▶ **Exercise directions**: Restate exactly, and only, the lines from the one containing "met5 | 13 | - | 0" through the end of the entries, keeping both endpoints.

▶ **Record extracts**:

------------------------------------------------------------------------

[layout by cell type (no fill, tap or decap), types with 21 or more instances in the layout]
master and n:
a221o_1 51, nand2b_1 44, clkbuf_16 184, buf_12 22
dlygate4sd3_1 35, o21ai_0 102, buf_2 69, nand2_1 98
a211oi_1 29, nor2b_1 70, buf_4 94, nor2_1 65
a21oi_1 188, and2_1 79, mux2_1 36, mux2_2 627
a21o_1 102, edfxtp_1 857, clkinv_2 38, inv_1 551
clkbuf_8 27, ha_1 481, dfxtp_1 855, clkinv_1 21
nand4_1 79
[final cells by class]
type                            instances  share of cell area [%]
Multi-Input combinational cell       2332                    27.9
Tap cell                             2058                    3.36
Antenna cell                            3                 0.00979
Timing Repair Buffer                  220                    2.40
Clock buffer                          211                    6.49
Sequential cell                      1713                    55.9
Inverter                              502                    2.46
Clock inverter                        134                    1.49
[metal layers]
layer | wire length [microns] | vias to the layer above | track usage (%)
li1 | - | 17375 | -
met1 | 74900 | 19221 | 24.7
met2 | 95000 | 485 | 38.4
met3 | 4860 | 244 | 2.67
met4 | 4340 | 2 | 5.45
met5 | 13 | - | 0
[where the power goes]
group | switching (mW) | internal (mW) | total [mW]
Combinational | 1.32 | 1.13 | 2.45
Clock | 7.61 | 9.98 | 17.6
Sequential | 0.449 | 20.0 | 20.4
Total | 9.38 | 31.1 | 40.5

------------------------------------------------------------------------

▶ **Solution**:
met5 | 13 | - | 0
[where the power goes]
group | switching (mW) | internal (mW) | total [mW]
Combinational | 1.32 | 1.13 | 2.45
Clock | 7.61 | 9.98 | 17.6
Sequential | 0.449 | 20.0 | 20.4
Total | 9.38 | 31.1 | 40.5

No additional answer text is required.